We performed an additional experiment comparing the growth of high and low sinigrin B. nigra genotypes to these soils to test our third hypothesis, that B. nigra individuals would be insensitive to the differences in microbial communities between the plant community types. We grew 10 pots each with high and low sinigrin B. nigra individuals (each from an independent family) in soils with the microbial filtrate from each inoculum source as well as sterilized soils (four soil sources (including sterilized soils) × 2 sinigrin lines × 10 replicates = 80 pots). Unfortunately, our collections of whole soil were completely consumed performing the previously described heterospecifics experiments. Since brassicaceous plants do not form connections with AMF, our results should not be greatly affected. Nevertheless, results from this experiment should be interpreted with some caution as the microbial filtrate may not exactly represent the microbial communities faced by B. nigra individuals in the field.

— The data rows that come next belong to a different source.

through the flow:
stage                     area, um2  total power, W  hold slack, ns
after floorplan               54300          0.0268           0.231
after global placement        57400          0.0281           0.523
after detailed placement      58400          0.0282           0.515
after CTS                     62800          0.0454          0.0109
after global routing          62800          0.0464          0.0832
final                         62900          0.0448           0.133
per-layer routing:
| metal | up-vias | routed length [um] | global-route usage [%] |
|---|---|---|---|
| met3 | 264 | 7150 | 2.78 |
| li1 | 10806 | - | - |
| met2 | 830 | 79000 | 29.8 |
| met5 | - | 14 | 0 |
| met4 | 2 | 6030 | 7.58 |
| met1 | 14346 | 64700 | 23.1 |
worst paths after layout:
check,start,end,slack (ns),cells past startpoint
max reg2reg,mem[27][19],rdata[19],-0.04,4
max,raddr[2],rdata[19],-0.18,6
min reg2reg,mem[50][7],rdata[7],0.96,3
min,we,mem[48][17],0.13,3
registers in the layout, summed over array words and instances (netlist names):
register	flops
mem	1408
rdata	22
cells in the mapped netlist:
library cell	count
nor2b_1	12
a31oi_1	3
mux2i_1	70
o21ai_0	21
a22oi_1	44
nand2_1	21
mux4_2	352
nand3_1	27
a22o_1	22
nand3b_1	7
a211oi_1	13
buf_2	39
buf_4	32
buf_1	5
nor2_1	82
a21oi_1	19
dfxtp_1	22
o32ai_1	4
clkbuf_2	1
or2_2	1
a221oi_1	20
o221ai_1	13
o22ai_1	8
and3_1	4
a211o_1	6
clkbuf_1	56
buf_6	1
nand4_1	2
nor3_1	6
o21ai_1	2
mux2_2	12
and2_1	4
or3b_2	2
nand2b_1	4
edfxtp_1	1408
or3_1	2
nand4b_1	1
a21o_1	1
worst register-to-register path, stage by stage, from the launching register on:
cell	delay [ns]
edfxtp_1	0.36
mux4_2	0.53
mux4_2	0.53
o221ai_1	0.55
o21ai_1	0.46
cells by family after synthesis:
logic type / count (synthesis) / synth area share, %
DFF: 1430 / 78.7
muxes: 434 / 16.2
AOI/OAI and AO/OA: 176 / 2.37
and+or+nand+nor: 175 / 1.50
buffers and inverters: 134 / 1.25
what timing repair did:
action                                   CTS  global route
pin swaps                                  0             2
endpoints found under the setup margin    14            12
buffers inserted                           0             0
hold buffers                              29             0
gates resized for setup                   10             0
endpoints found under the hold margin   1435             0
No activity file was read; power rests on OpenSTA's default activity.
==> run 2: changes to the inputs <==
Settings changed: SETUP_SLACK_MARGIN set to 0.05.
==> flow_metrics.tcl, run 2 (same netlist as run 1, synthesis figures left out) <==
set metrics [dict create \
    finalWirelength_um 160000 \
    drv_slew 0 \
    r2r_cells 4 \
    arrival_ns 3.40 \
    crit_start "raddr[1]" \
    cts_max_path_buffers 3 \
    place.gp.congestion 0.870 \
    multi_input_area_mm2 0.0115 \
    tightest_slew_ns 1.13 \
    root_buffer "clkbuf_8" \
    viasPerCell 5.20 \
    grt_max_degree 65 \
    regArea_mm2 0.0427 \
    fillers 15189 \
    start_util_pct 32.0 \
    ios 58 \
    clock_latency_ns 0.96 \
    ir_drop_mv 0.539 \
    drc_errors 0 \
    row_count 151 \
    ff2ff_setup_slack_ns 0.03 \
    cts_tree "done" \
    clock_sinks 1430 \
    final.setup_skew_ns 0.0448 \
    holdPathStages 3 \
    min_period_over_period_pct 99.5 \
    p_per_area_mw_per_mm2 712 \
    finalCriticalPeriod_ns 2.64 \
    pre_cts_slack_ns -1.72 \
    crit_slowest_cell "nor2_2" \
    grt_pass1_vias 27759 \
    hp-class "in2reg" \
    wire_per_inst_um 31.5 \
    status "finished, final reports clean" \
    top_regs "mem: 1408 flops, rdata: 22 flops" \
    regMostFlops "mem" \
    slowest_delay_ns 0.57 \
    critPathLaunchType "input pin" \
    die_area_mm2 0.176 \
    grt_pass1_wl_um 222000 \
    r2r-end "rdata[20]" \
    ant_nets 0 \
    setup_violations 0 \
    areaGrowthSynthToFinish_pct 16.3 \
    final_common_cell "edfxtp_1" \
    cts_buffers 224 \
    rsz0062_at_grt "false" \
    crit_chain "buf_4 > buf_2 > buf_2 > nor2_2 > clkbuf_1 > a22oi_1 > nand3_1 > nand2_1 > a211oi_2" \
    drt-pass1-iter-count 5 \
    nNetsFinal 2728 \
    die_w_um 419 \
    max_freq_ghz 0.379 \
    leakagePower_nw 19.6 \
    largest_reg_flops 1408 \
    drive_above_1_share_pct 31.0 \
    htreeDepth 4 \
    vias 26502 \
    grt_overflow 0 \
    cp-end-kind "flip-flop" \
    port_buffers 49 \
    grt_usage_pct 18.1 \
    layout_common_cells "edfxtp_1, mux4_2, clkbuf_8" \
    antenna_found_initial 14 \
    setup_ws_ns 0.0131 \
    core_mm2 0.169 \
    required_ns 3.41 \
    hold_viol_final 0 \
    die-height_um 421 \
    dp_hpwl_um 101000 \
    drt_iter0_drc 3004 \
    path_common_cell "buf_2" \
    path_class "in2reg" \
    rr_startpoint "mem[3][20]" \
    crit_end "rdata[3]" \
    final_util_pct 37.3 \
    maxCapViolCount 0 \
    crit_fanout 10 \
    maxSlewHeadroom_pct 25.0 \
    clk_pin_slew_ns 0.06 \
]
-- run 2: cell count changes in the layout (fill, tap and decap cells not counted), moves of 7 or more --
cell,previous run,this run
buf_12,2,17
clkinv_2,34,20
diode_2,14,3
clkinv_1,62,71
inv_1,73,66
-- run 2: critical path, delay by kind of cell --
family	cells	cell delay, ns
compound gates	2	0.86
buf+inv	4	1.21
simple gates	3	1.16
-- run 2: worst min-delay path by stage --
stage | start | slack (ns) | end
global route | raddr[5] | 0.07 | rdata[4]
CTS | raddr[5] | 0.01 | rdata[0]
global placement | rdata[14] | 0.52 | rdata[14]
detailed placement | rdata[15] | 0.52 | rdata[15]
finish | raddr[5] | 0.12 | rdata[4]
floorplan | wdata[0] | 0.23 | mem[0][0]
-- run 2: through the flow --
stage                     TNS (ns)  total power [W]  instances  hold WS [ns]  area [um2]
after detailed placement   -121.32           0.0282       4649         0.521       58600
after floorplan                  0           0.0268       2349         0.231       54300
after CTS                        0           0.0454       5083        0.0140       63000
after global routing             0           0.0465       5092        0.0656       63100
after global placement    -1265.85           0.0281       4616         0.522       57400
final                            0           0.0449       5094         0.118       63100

To create the microbial filtrate for a given field plot, we first homogenized 150 mL of live field soil with 250 mL of Millipore ultrapurified water in a blender. The slurry was passed through a 45-μm filter and then through filter paper (Whatman, Inc., Sanford, ME, USA; 20–25 μm pore size) under vacuum. This process was performed separately for each of the soil samples from the 30 field plots, with equipment sterilized between samples.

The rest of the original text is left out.